Although I had read about the cable cars in La Paz and seen pictures of them, I thought they were for tourists. Actually, they started in 2013 as a tourist feature and then evolved into a means of public transportation for locals. By 2020, the city expects to have 11 cable lines in service. Now there are six. At any given moment, there are 180 cars in the air, seating 10 people in each cab.
The cable stations are larger than some airports I have passed through. The stations are a boon to the local economy because they bring other services to the station — restaurants, dry cleaners, expensive housing, etc. Like having a subway station come to your community. Having a cable car tour showed me La Paz in a way I would not have understood it otherwise. The city of El Alto, which is where the airport is located, is at 13,320’. It is the city of black markets and witchcraft. As our guide said, you can buy anything in the world on the streets in El Alto. The witches market in La Paz is more a tourist attraction. If, like a local, you want the real thing, you must go up the mountain to El Alto. Witch doctors are greatly respected among the indigenous population.
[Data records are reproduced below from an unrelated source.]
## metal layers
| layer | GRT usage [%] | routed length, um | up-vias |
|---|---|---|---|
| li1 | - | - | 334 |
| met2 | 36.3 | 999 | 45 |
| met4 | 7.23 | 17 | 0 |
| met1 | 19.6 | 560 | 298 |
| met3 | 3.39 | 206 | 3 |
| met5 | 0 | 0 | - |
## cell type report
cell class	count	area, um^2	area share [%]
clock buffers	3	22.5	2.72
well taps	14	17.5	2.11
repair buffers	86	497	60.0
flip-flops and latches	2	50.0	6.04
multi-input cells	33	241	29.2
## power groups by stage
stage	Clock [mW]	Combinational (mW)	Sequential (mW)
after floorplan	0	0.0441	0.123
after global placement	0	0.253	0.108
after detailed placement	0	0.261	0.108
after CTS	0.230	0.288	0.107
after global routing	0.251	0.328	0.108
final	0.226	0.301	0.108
## src/rtl/rdec_pkg.sv

```systemverilog
package rdec_pkg;

   localparam int unsigned INSN_W = 32;
   localparam int unsigned OP_W   = 6;
   localparam int unsigned REG_W  = 5;
   localparam int unsigned FN_W   = 6;
   localparam int unsigned IMM_W  = 16;
   localparam int unsigned TGT_W  = 26;

   typedef enum logic [2:0] {
      ALU_ADD = 3'd0,
      ALU_SUB = 3'd1,
      ALU_SLT = 3'd2,
      ALU_OR  = 3'd3,
      ALU_LUI = 3'd4
   } alu_e;

   typedef enum logic [1:0] {
      EXT_SIGN  = 2'd0,
      EXT_ZERO  = 2'd1,
      EXT_UPPER = 2'd2
   } ext_e;

   typedef enum logic {
      SZ_WORD = 1'b0,
      SZ_BYTE = 1'b1
   } size_e;

   typedef enum logic [1:0] {
      BR_NONE = 2'd0,
      BR_EQ   = 2'd1,
      BR_NE   = 2'd2
   } br_e;

   typedef enum logic [1:0] {
      JMP_NONE = 2'd0,
      JMP_TGT  = 2'd1,
      JMP_REG  = 2'd2
   } jmp_e;

   typedef enum logic [1:0] {
      DST_NONE = 2'd0,
      DST_RD   = 2'd1,
      DST_RT   = 2'd2,
      DST_LINK = 2'd3
   } dst_e;

   // operation codes
   localparam logic [OP_W-1:0] OPC_REG   = 6'd0;
   localparam logic [OP_W-1:0] OPC_J     = 6'd2;
   localparam logic [OP_W-1:0] OPC_JAL   = 6'd3;
   localparam logic [OP_W-1:0] OPC_BEQ   = 6'd4;
   localparam logic [OP_W-1:0] OPC_BNE   = 6'd5;
   localparam logic [OP_W-1:0] OPC_ADDI  = 6'd8;
   localparam logic [OP_W-1:0] OPC_SLTI  = 6'd10;
   localparam logic [OP_W-1:0] OPC_ORI   = 6'd13;
   localparam logic [OP_W-1:0] OPC_LUI   = 6'd15;
   localparam logic [OP_W-1:0] OPC_LDB   = 6'd32;
   localparam logic [OP_W-1:0] OPC_LDW   = 6'd35;
   localparam logic [OP_W-1:0] OPC_STB   = 6'd40;
   localparam logic [OP_W-1:0] OPC_STW   = 6'd43;

   // function codes under operation code 0
   localparam logic [FN_W-1:0] FN_JR  = 6'd8;
   localparam logic [FN_W-1:0] FN_ADD = 6'd32;
   localparam logic [FN_W-1:0] FN_SUB = 6'd34;
   localparam logic [FN_W-1:0] FN_SLT = 6'd42;

   typedef struct packed {
      logic  legal;
      dst_e  dst;
      alu_e  alu;
      ext_e  ext;
      logic  src_imm;
      logic  mem_rd;
      logic  mem_wr;
      size_e size;
      br_e   br;
      jmp_e  jmp;
      logic  link;
      logic  rs_rd;
      logic  rt_rd;
   } ctrl_t;

endpackage

```

## src/rtl/rdec_fields.sv

```systemverilog
module rdec_fields
   import rdec_pkg::*;
#(
   parameter int unsigned WORD_W = INSN_W
) (
   input  logic [WORD_W-1:0] word_i,
   output logic [OP_W-1:0]   op_o,
   output logic [REG_W-1:0]  rs_o,
   output logic [REG_W-1:0]  rt_o,
   output logic [REG_W-1:0]  rd_o,
   output logic [REG_W-1:0]  shamt_o,
   output logic [FN_W-1:0]   fn_o,
   output logic [IMM_W-1:0]  imm_o,
   output logic [TGT_W-1:0]  tgt_o
);

   localparam int unsigned OP_LSB = WORD_W - OP_W;
   localparam int unsigned RS_LSB = OP_LSB - REG_W;
   localparam int unsigned RT_LSB = RS_LSB - REG_W;
   localparam int unsigned RD_LSB = RT_LSB - REG_W;
   localparam int unsigned SH_LSB = RD_LSB - REG_W;

   generate
      if (WORD_W != OP_W + 3*REG_W + REG_W + FN_W) begin : g_bad_width
         $error("rdec_fields: word width must equal the sum of the field widths");
      end
      if (IMM_W != REG_W + REG_W + FN_W) begin : g_bad_imm
         $error("rdec_fields: immediate must cover destination, shift and function fields");
      end
   endgenerate

   assign op_o    = word_i[OP_LSB +: OP_W];
   assign rs_o    = word_i[RS_LSB +: REG_W];
   assign rt_o    = word_i[RT_LSB +: REG_W];
   assign rd_o    = word_i[RD_LSB +: REG_W];
   assign shamt_o = word_i[SH_LSB +: REG_W];
   assign fn_o    = word_i[0 +: FN_W];
   assign imm_o   = word_i[0 +: IMM_W];
   assign tgt_o   = word_i[0 +: TGT_W];

endmodule

```

## src/rtl/rdec_ctrl.sv

```systemverilog
module rdec_ctrl
   import rdec_pkg::*;
#(
   parameter bit SUPPORT_BYTE = 1'b1
) (
   input  logic [OP_W-1:0] op_i,
   input  logic [FN_W-1:0] fn_i,
   output ctrl_t           ctrl_o
);

   logic  byte_ok;
   ctrl_t reg_ctrl;
   ctrl_t op_ctrl;

   generate
      if (SUPPORT_BYTE) begin : g_byte_on
         assign byte_ok = 1'b1;
      end else begin : g_byte_off
         assign byte_ok = 1'b0;
      end
   endgenerate

   // function code sub-decode for operation code 0
   always_comb begin
      reg_ctrl = '0;
      unique case (fn_i)
         FN_ADD, FN_SUB, FN_SLT: begin
            reg_ctrl.legal = 1'b1;
            reg_ctrl.dst   = DST_RD;
            reg_ctrl.rs_rd = 1'b1;
            reg_ctrl.rt_rd = 1'b1;
            reg_ctrl.alu   = (fn_i == FN_ADD) ? ALU_ADD :
                             (fn_i == FN_SUB) ? ALU_SUB : ALU_SLT;
         end
         FN_JR: begin
            reg_ctrl.legal = 1'b1;
            reg_ctrl.jmp   = JMP_REG;
            reg_ctrl.rs_rd = 1'b1;
         end
         default: reg_ctrl = '0;
      endcase
   end

   // operation code decode
   always_comb begin
      op_ctrl = '0;
      unique case (op_i)
         OPC_REG: op_ctrl = reg_ctrl;
         OPC_ADDI, OPC_SLTI, OPC_ORI, OPC_LUI: begin
            op_ctrl.legal   = 1'b1;
            op_ctrl.dst     = DST_RT;
            op_ctrl.src_imm = 1'b1;
            op_ctrl.rs_rd   = (op_i != OPC_LUI);
            op_ctrl.alu     = (op_i == OPC_ADDI) ? ALU_ADD :
                              (op_i == OPC_SLTI) ? ALU_SLT :
                              (op_i == OPC_ORI)  ? ALU_OR  : ALU_LUI;
            op_ctrl.ext     = (op_i == OPC_ORI)  ? EXT_ZERO  :
                              (op_i == OPC_LUI)  ? EXT_UPPER : EXT_SIGN;
         end
         OPC_LDW, OPC_LDB: begin
            op_ctrl.legal   = (op_i == OPC_LDW) || byte_ok;
            op_ctrl.dst     = DST_RT;
            op_ctrl.src_imm = 1'b1;
            op_ctrl.mem_rd  = 1'b1;
            op_ctrl.rs_rd   = 1'b1;
            op_ctrl.size    = (op_i == OPC_LDB) ? SZ_BYTE : SZ_WORD;
         end
         OPC_STW, OPC_STB: begin
            op_ctrl.legal   = (op_i == OPC_STW) || byte_ok;
            op_ctrl.src_imm = 1'b1;
            op_ctrl.mem_wr  = 1'b1;
            op_ctrl.rs_rd   = 1'b1;
            op_ctrl.rt_rd   = 1'b1;
            op_ctrl.size    = (op_i == OPC_STB) ? SZ_BYTE : SZ_WORD;
         end
         OPC_BEQ, OPC_BNE: begin
            op_ctrl.legal = 1'b1;
            op_ctrl.alu   = ALU_SUB;
            op_ctrl.rs_rd = 1'b1;
            op_ctrl.rt_rd = 1'b1;
            op_ctrl.br    = (op_i == OPC_BEQ) ? BR_EQ : BR_NE;
         end
         OPC_J, OPC_JAL: begin
            op_ctrl.legal = 1'b1;
            op_ctrl.jmp   = JMP_TGT;
            op_ctrl.link  = (op_i == OPC_JAL);
            op_ctrl.dst   = (op_i == OPC_JAL) ? DST_LINK : DST_NONE;
         end
         default: op_ctrl = '0;
      endcase
   end

   assign ctrl_o = op_ctrl;

endmodule

```

## src/rtl/rdec_gate.sv

```systemverilog
module rdec_gate
   import rdec_pkg::*;
#(
   parameter int unsigned LINK_REG = 31
) (
   input  ctrl_t            ctrl_i,
   input  logic [REG_W-1:0] rd_i,
   input  logic [REG_W-1:0] rt_i,
   output ctrl_t            ctrl_o,
   output logic             we_o,
   output logic [REG_W-1:0] wr_reg_o,
   output logic             illegal_o
);

   localparam logic [REG_W-1:0] LINK_NUM = REG_W'(LINK_REG);

   generate
      if (LINK_REG >= (1 << REG_W)) begin : g_bad_link
         $error("rdec_gate: link register number does not fit the register field");
      end
   endgenerate

   // an illegal word leaves every side effect cleared
   assign ctrl_o    = ctrl_i.legal ? ctrl_i : '0;
   assign illegal_o = !ctrl_i.legal;
   assign we_o      = ctrl_i.legal && (ctrl_i.dst != DST_NONE);

   always_comb begin
      wr_reg_o = '0;
      if (ctrl_i.legal) begin
         unique case (ctrl_i.dst)
            DST_RD:   wr_reg_o = rd_i;
            DST_RT:   wr_reg_o = rt_i;
            DST_LINK: wr_reg_o = LINK_NUM;
            default:  wr_reg_o = '0;
         endcase
      end
   end

endmodule

```

## src/rtl/rdec_top.sv

```systemverilog
module rdec_top
   import rdec_pkg::*;
#(
   parameter bit          SUPPORT_BYTE = 1'b1,
   parameter int unsigned LINK_REG     = 31
) (
   input  logic [31:0] instr_i,
   output logic [5:0]  opcode_o,
   output logic [4:0]  rs_o,
   output logic [4:0]  rt_o,
   output logic [4:0]  rd_o,
   output logic [4:0]  shamt_o,
   output logic [5:0]  funct_o,
   output logic [15:0] imm_o,
   output logic [25:0] target_o,
   output logic        rs_rd_o,
   output logic        rt_rd_o,
   output logic        reg_we_o,
   output logic [4:0]  wr_reg_o,
   output logic [2:0]  alu_op_o,
   output logic [1:0]  ext_o,
   output logic        alu_imm_o,
   output logic        mem_rd_o,
   output logic        mem_wr_o,
   output logic        mem_size_o,
   output logic [1:0]  branch_o,
   output logic [1:0]  jump_o,
   output logic        link_o,
   output logic        illegal_o
);

   ctrl_t raw_ctrl;
   ctrl_t fin_ctrl;

   rdec_fields #(.WORD_W(INSN_W)) u_fields (
      .word_i  (instr_i),
      .op_o    (opcode_o),
      .rs_o    (rs_o),
      .rt_o    (rt_o),
      .rd_o    (rd_o),
      .shamt_o (shamt_o),
      .fn_o    (funct_o),
      .imm_o   (imm_o),
      .tgt_o   (target_o)
   );

   rdec_ctrl #(.SUPPORT_BYTE(SUPPORT_BYTE)) u_ctrl (
      .op_i   (opcode_o),
      .fn_i   (funct_o),
      .ctrl_o (raw_ctrl)
   );

   rdec_gate #(.LINK_REG(LINK_REG)) u_gate (
      .ctrl_i    (raw_ctrl),
      .rd_i      (rd_o),
      .rt_i      (rt_o),
      .ctrl_o    (fin_ctrl),
      .we_o      (reg_we_o),
      .wr_reg_o  (wr_reg_o),
      .illegal_o (illegal_o)
   );

   assign rs_rd_o    = fin_ctrl.rs_rd;
   assign rt_rd_o    = fin_ctrl.rt_rd;
   assign alu_op_o   = fin_ctrl.alu;
   assign ext_o      = fin_ctrl.ext;
   assign alu_imm_o  = fin_ctrl.src_imm;
   assign mem_rd_o   = fin_ctrl.mem_rd;
   assign mem_wr_o   = fin_ctrl.mem_wr;
   assign mem_size_o = fin_ctrl.size;
   assign branch_o   = fin_ctrl.br;
   assign jump_o     = fin_ctrl.jmp;
   assign link_o     = fin_ctrl.link;

   // checks across the field slicer, the decoder and the gating stage
   always_comb begin
      AST_ILLEGAL_QUIET: assert (!illegal_o || (!reg_we_o && !mem_rd_o && !mem_wr_o && (jump_o == 2'd0)));
      AST_MEM_EXCL: assert (!(mem_rd_o && mem_wr_o));
      AST_FLOW_EXCL: assert (!((branch_o != 2'd0) && (jump_o != 2'd0)));
      AST_LINK_WRITE: assert (!link_o || (reg_we_o && (wr_reg_o == 5'(LINK_REG)) && (jump_o == 2'd1)));
      AST_WR_FIELD: assert (!reg_we_o || link_o || (wr_reg_o == rd_o) || (wr_reg_o == rt_o));
      AST_NO_WRITE_ZERO: assert (reg_we_o || (wr_reg_o == 5'd0));
      AST_LOAD_ALU: assert (!(mem_rd_o || mem_wr_o) || (alu_imm_o && (alu_op_o == 3'd0) && rs_rd_o));
   end

endmodule

```

## config.mk

```make
export PLATFORM = sky130hd
export DESIGN_NAME = rdec_top
export DESIGN_NICKNAME = d
export VERILOG_FILES = /design/src/rtl/rdec_pkg.sv /design/src/rtl/rdec_fields.sv /design/src/rtl/rdec_ctrl.sv /design/src/rtl/rdec_gate.sv /design/src/rtl/rdec_top.sv
export SDC_FILE = /design/constraint.sdc
export NUM_CORES = 1
export LEC_CHECK = 0
export ABC_AREA = 1
export BUFFER_PORTS_ARGS = -buffer_cell sky130_fd_sc_hd__buf_2
export CORE_MARGIN = 8
export CORE_UTILIZATION = 35
export DETAILED_ROUTE_END_ITERATION = 10
export MAX_ROUTING_LAYER = met4
export PLACE_DENSITY = 0.84
export SETUP_SLACK_MARGIN = 0.3
export SLEW_MARGIN = 40
export SYNTH_ARGS = -nofsm -noshare
export SYNTH_HDL_FRONTEND = slang
export SYNTH_SLANG_ARGS = --single-unit
```

## constraint.sdc

```tcl
create_clock -name vclk -period 1.4
set_clock_uncertainty 0.15 [all_clocks]
set_input_delay 0.28 -clock vclk [all_inputs]
set_output_delay 0.28 -clock vclk [all_outputs]
set_load 0.02 [all_outputs]
```

==> flow_summary.json <==
{
  "dr_total_vias": 1254,
  "dr.first_iter.drc_count": 48,
  "netlist_top_cells_count": "buf_4, nand2_1, nor2_1",
  "holdBufCountCts": 0,
  "core_area_um2": 2978,
  "grt_pass1_wl_um": 6009,
  "min_to": "target_o[22]",
  "synth_cell_types": 17,
  "diodes": 0,
  "synth_area_leaders": "buf_4, nand2_1, nand3_1, nor2_1, inv_1",
  "clkbuf_count": 0,
  "syn2layout_area_growth_pct": 83.80,
  "peakVddDrop_v": 0.0001537,
  "drive_gt1_frac": 0.8074,
  "pin_count": 129,
  "holdWs_ns": 0.4100,
  "first_pass_iters": 5,
  "p_leak_nw": 1.107,
  "holdPathStages": 0,
  "syn_nets": 214,
  "rows": 20,
  "cp_data_arrival_time_ns": 1.30,
  "min_period_over_period": 1.236,
  "failed_checks": "negative setup slack",
  "fp.dieH_um": 71.38,
  "max_freq_ghz": 0.5777,
  "grt_pass1_vias": 1298,
  "regArea_um2": 0,
  "io_buffers": 94,
  "seq_area_frac_synth": 0,
  "die_area_um2": 5095,
  "synthCells": 182,
  "die_width_um": 71.38,
  "fin_ws_ns": -0.3311,
  "status": "finished with violations",
  "maxCapViolCount": 0,
  "wl_um": 3939,
  "min_from": "instr_i[22]",
  "fillers": 247,
  "hold_viol": 0,
  "slew_headroom": 0.8319,
  "synth.most_common_cell": "buf_4",
  "postLayoutCoreUtil": 0.6626,
  "overflow": 0,
  "gp_congestion": 0.8957,
  "p_per_area_nw_per_um2": 291.7,
  "setup_violations": 23,
  "grtUsageTotal": 0.1407,
  "tightest_slew_ns": 0.2516,
  "drc": 0,
  "layout_min_cycle_time_ns": 1.731,
  "hpwl_um": 2874,
  "startpoint_type": "input port",
  "initial_core_util": 0.3605,
  "path_max_fanout": 5,
  "critPathKind": "input port to primary output",
  "avgRoutedWirePerCell_um": 14.22,
  "ant_nets": 0,
  "netlist_area_um2": 1074,
  "design.seq.count": 0,
  "ys.warnings.count": 0,
  "slew_viol_final": 0,
  "worstSetupEndpointType": "primary output",
  "yosysTopAreaCellShare": 0.5175,
  "grt_setup_unrepaired": "true",
  "antenna_found_initial": 0,
  "viasPerCell": 4.527,
  "cp.required_ns": 0.97,
  "grt_start_max_net_pins": 9,
  "yosys.area.top_type": "buf_4",
  "final_nets": 278,
  "min-delay-path-class": "input port to primary output",
  "syn-mean-instance-area_um2": 5.899
}
-- cell usage in the layout, fill, tap and decap left out, types with 9 or more instances in the layout --
master | Yosys | final
nand3_2 | 2 | 10
buf_4 | 74 | 27
buf_2 | 0 | 47
inv_2 | 1 | 9
buf_6 | 0 | 56
nand2_1 | 30 | 18
nor2_4 | 3 | 10
nor2_1 | 23 | 10
-- routing by layer --
layer / vias up / global-route usage / wire length (µm)
met5: - / - / 0
met2: 61 / 0.2684 / 2078
met1: 569 / 0.1532 / 1581
met3: 4 / 0.02232 / 249
li1: 620 / - / -
met4: 0 / 0.01155 / 29
-- worst max path at each step --
stage / startpoint / end / slack (ns)
finish: instr_i[29] / illegal_o / -0.33
global route: instr_i[31] / wr_reg_o[3] / -0.40
CTS: instr_i[30] / wr_reg_o[3] / -0.32
detailed placement: instr_i[5] / wr_reg_o[3] / -0.37
global placement: instr_i[26] / illegal_o / -0.37
floorplan: instr_i[31] / alu_op_o[0] / -0.07
-- layout make-up --
type | instances | area [µm²] | area share
well taps | 33 | 41.29 | 0.02093
multi-input cells | 88 | 673.1 | 0.3412
repair buffers | 136 | 1164 | 0.5897
inverters | 20 | 95.09 | 0.04819
-- worst max-delay path: stages --
cell and delay (ns):
buf_4 0.15, nand2_1 0.11, inv_1 0.06, nand3_2 0.13, nand2_2 0.09, nor2_4 0.12, nand3_1 0.13, nor2_4 0.13
buf_6 0.12
-- logic make-up (layout without fill, tap and decap cells) --
group                  after synthesis  count (layout)  synth area share
buffers and inverters               94             156            0.5874
AO/OA/AOI/OAI                        5               5           0.03845
AND/OR/NAND/NOR                     83              83            0.3741
-- timing repair --
| item | CTS | global route |
|---|---|---|
| pin swaps | 15 | 16 |
| setup buffers | 7 | 5 |
| gates cloned | 0 | 0 |
| endpoints found under the setup margin | 35 | 35 |
| gates resized for setup | 120 | 29 |
-- stage by stage --
stage	cell area, µm²	worst slack, ns	setup TNS [ns]	std cells	total power (W)
2_1_floorplan	1187	-0.06951	-0.5961	182	0.0004267
3_3_place_gp	1381	-0.3721	-5.993	265	0.0004241
3_5_place_dp	1381	-0.3742	-6.063	265	0.0004273
4_1_cts	1823	-0.3192	-4.922	272	0.0005365
5_1_grt	1973	-0.4004	-6.985	277	0.0006088
6_report	1973	-0.3311	-5.708	277	0.0005756
-- power by group --
part / leakage, nW / total, W / switching (W) / internal, W
logic: 1.11 / 0.000576 / 0.000317 / 0.000258
registers: 0 / 0 / 0 / 0
clock network: 0 / 0 / 0 / 0
No activity file was read; power rests on OpenSTA's default activity.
In the picture above, taken at the Witches Market in El Alto, each fire represents a spell in progress. People seek out the witch doctor usually for help with their love life. Less often, to place a curse on someone. The Aymarans are deeply superstitious people and must perform various oblations throughout the day to please Pachamama, the earth mother in Inca mythology. Here is a photograph taken in El Alto, looking down into the valley of La Paz which is 12,800 feet above sea level. More Andes mountain ranges surround the city.
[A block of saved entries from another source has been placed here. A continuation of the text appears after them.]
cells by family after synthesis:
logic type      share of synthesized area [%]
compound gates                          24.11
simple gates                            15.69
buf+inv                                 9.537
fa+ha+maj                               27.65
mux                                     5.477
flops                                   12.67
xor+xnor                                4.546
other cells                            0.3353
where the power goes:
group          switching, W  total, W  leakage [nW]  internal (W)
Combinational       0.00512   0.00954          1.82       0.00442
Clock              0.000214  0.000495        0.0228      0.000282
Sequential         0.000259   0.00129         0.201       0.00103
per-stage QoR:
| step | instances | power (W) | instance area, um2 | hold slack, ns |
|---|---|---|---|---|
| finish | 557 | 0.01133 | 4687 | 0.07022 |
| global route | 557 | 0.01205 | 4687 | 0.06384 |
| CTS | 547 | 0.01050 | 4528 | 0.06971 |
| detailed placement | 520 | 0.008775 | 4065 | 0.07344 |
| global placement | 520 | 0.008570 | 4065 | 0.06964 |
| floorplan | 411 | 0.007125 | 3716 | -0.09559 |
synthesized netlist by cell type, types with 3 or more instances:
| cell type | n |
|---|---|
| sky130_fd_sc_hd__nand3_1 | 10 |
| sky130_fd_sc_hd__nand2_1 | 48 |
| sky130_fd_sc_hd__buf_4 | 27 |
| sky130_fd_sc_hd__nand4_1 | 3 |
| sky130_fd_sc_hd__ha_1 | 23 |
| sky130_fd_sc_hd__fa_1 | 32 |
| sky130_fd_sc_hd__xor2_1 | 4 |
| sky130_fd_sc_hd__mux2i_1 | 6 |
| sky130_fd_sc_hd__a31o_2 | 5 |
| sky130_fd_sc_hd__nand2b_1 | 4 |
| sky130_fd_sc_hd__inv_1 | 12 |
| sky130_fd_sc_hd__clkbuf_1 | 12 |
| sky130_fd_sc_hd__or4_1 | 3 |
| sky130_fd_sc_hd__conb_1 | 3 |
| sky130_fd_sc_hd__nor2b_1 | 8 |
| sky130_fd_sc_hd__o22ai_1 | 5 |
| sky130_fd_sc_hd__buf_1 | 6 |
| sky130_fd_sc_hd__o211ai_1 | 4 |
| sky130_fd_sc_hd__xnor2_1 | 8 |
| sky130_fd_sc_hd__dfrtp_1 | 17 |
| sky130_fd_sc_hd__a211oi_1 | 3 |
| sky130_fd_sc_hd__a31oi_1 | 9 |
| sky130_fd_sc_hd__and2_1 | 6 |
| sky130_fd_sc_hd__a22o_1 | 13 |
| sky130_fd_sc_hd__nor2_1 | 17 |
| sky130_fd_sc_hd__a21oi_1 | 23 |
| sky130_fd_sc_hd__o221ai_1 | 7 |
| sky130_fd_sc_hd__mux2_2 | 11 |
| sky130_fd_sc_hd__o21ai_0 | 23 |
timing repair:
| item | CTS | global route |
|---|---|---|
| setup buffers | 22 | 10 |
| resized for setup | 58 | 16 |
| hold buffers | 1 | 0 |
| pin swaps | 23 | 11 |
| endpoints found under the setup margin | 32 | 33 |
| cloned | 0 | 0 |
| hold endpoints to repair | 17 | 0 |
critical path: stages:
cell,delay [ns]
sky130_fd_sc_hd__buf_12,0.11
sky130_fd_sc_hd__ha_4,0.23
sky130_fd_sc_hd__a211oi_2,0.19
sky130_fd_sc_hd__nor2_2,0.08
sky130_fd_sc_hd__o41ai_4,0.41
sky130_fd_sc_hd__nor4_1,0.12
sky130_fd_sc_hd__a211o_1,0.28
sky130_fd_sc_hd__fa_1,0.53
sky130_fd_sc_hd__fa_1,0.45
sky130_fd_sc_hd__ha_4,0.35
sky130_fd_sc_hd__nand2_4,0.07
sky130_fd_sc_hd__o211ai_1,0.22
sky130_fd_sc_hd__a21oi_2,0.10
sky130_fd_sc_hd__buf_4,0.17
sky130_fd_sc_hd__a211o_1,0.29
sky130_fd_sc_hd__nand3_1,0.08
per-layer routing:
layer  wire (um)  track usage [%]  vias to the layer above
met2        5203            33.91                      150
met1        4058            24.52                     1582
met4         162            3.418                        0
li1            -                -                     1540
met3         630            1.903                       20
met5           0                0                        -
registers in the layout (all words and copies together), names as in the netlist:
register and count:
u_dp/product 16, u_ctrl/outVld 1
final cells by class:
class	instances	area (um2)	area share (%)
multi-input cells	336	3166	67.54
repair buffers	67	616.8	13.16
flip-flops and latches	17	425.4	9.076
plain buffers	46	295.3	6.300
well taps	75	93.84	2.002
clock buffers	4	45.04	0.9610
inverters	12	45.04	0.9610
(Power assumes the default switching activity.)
We left El Alto and cabled over to the green line which took us to the South End, which like El Alto, is a city unto itself. And it is where the rich live. Indigenous people are forbidden to set up street shops in this part of town so it looks like any smart, first world city with shopping malls and cinemas where you are served Sushi and Chardonnay in your reclining seats. Soon it will have its own cable line in and out of downtown La Paz. It is also warmer on this side of the mountain and 1,000 feet closer to the sea.